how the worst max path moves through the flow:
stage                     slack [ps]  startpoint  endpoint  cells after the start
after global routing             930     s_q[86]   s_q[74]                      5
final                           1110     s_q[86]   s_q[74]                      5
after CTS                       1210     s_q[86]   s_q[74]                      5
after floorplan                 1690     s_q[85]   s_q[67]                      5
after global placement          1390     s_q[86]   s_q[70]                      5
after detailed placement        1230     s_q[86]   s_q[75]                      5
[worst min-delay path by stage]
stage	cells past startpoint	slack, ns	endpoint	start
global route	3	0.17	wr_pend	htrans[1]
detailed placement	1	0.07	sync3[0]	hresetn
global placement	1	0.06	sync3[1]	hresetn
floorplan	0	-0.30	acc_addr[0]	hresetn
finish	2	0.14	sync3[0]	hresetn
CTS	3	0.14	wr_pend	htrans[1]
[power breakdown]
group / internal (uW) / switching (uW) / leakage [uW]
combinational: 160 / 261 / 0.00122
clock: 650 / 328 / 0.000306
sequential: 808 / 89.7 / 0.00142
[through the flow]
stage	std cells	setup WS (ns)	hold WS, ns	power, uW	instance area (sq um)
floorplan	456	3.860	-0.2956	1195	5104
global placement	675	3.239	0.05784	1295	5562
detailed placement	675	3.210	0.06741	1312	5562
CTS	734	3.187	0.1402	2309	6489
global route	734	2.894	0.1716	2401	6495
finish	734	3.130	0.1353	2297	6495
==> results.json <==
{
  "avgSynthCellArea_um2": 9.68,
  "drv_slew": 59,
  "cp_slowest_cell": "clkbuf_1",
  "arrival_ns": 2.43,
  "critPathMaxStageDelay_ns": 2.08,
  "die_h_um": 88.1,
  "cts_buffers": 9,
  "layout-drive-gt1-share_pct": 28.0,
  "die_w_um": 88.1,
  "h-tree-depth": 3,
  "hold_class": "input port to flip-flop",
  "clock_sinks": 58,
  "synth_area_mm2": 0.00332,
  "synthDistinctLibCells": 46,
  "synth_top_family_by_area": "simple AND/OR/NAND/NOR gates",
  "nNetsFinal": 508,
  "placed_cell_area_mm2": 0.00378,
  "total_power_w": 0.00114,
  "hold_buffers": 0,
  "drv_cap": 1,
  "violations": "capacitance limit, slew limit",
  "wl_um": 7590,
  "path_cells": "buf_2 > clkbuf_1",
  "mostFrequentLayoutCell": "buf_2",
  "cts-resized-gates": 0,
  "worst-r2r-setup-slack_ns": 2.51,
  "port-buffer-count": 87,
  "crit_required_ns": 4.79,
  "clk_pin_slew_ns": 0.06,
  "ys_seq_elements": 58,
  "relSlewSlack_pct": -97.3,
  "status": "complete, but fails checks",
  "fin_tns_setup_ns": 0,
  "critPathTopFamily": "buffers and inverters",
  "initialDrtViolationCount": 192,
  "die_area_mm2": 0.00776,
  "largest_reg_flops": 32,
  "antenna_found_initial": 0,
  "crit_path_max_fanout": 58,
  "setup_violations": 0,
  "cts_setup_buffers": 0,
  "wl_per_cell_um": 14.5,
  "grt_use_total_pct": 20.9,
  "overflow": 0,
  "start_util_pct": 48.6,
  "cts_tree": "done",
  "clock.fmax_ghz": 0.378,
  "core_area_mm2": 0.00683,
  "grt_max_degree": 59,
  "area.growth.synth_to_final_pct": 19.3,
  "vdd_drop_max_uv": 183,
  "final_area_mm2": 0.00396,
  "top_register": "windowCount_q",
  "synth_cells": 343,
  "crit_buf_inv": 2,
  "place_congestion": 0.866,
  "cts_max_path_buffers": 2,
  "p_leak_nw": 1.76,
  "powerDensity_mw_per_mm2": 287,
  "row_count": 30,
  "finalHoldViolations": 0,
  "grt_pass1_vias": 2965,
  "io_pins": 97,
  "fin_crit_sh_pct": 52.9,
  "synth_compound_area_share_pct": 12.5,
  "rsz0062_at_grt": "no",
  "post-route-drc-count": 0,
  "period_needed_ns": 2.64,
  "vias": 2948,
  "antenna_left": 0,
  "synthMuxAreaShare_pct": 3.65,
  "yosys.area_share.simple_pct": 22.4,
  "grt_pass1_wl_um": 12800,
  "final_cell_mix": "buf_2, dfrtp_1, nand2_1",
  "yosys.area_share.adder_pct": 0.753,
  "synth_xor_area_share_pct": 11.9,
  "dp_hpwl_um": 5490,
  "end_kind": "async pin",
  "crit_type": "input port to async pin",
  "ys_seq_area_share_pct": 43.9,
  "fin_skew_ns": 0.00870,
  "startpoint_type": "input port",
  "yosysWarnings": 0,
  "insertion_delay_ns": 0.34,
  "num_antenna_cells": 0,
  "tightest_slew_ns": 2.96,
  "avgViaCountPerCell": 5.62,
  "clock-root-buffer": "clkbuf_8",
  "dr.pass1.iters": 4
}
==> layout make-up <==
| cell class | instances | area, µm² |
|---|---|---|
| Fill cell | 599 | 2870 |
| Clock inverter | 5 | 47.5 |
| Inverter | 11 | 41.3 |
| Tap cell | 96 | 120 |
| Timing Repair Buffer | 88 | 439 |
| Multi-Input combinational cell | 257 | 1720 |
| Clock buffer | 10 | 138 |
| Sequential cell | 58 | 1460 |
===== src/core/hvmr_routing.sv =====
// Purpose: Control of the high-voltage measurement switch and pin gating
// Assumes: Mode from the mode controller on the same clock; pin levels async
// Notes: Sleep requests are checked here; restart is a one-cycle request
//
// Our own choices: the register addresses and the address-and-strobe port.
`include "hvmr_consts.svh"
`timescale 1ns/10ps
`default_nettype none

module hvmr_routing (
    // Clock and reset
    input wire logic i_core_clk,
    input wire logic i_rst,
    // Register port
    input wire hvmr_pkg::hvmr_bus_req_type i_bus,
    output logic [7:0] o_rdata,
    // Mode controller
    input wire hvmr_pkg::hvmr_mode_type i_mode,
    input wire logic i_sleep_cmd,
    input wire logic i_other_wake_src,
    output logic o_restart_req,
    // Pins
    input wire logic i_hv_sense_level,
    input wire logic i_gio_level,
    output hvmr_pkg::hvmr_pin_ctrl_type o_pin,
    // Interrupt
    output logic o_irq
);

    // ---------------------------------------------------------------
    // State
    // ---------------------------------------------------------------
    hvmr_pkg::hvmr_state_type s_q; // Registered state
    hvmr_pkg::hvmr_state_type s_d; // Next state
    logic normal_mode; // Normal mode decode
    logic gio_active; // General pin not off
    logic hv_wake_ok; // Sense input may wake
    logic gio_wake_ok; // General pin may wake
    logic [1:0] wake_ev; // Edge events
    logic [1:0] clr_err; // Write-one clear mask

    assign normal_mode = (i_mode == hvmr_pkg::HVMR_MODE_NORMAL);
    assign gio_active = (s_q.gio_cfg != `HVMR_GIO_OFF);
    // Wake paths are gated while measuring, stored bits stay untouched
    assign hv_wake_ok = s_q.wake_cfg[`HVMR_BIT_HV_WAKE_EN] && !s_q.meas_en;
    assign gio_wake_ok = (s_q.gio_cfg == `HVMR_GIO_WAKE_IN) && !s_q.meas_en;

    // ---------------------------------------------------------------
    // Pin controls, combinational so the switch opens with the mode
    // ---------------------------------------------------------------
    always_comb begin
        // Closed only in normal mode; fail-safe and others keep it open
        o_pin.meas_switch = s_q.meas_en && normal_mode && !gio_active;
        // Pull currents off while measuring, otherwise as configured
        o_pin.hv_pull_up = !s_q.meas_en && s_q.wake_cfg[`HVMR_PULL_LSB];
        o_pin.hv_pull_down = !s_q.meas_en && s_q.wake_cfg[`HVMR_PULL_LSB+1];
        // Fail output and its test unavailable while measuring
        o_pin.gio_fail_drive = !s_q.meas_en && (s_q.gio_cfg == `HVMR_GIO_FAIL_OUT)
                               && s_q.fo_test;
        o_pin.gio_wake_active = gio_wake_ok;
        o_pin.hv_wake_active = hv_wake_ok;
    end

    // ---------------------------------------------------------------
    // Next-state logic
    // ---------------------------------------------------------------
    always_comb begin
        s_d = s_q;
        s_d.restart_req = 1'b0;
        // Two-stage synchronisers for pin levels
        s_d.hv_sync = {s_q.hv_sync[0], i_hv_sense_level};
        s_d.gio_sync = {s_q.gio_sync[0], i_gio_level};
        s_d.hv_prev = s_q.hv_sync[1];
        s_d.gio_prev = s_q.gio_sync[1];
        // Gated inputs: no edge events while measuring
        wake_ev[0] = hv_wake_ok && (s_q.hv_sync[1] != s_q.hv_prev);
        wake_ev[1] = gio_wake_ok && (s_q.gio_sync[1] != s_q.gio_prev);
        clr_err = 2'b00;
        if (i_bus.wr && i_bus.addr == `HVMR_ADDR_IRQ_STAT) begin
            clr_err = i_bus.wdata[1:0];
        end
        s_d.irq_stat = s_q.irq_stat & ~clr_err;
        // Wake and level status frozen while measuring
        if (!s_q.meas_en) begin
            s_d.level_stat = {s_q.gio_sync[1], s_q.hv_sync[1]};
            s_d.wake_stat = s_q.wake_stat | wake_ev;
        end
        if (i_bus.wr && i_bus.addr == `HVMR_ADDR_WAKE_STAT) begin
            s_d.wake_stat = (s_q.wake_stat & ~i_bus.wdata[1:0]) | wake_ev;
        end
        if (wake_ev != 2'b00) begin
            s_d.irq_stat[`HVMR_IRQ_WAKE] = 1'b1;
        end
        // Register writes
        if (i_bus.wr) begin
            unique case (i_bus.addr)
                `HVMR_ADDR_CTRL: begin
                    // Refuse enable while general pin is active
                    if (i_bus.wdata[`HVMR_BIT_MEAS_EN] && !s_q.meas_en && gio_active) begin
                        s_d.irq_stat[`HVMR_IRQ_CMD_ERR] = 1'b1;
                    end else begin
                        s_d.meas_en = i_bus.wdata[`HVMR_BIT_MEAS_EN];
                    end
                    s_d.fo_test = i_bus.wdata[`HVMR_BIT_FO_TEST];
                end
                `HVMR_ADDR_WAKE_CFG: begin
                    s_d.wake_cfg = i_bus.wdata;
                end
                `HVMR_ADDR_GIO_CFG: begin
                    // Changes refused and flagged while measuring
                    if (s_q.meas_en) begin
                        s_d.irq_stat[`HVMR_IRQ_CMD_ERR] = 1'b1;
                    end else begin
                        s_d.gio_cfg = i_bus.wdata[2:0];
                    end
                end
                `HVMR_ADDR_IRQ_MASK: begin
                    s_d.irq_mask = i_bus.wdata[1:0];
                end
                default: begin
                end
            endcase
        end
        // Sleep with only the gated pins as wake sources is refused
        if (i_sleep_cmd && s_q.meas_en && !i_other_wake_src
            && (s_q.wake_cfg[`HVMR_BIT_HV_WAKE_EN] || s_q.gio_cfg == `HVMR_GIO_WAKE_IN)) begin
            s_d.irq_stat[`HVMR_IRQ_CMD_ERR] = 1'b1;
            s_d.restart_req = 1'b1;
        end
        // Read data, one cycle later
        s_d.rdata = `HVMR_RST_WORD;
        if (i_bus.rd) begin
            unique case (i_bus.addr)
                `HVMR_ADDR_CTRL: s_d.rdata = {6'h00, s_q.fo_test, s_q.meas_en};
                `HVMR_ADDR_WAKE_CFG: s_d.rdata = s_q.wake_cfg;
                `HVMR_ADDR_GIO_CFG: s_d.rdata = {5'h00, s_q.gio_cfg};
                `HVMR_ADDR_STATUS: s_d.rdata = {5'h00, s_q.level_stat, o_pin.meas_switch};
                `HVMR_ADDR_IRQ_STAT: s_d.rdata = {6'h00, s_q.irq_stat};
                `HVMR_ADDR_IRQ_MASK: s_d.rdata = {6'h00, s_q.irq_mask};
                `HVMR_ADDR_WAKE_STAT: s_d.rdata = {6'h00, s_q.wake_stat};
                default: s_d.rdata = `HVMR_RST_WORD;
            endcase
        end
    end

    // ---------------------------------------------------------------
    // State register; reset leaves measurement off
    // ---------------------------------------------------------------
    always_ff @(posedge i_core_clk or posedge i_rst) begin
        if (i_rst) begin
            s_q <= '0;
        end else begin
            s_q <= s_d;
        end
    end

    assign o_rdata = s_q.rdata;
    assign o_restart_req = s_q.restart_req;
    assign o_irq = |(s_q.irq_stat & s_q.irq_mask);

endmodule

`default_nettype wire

--- --- ---

YOUR GOAL :: From the records above, copy each line in which the string "finish" occurs.

RESPONSE TO THIS TASK ::
finish	2	0.14	sync3[0]	hresetn
finish	734	3.130	0.1353	2297	6495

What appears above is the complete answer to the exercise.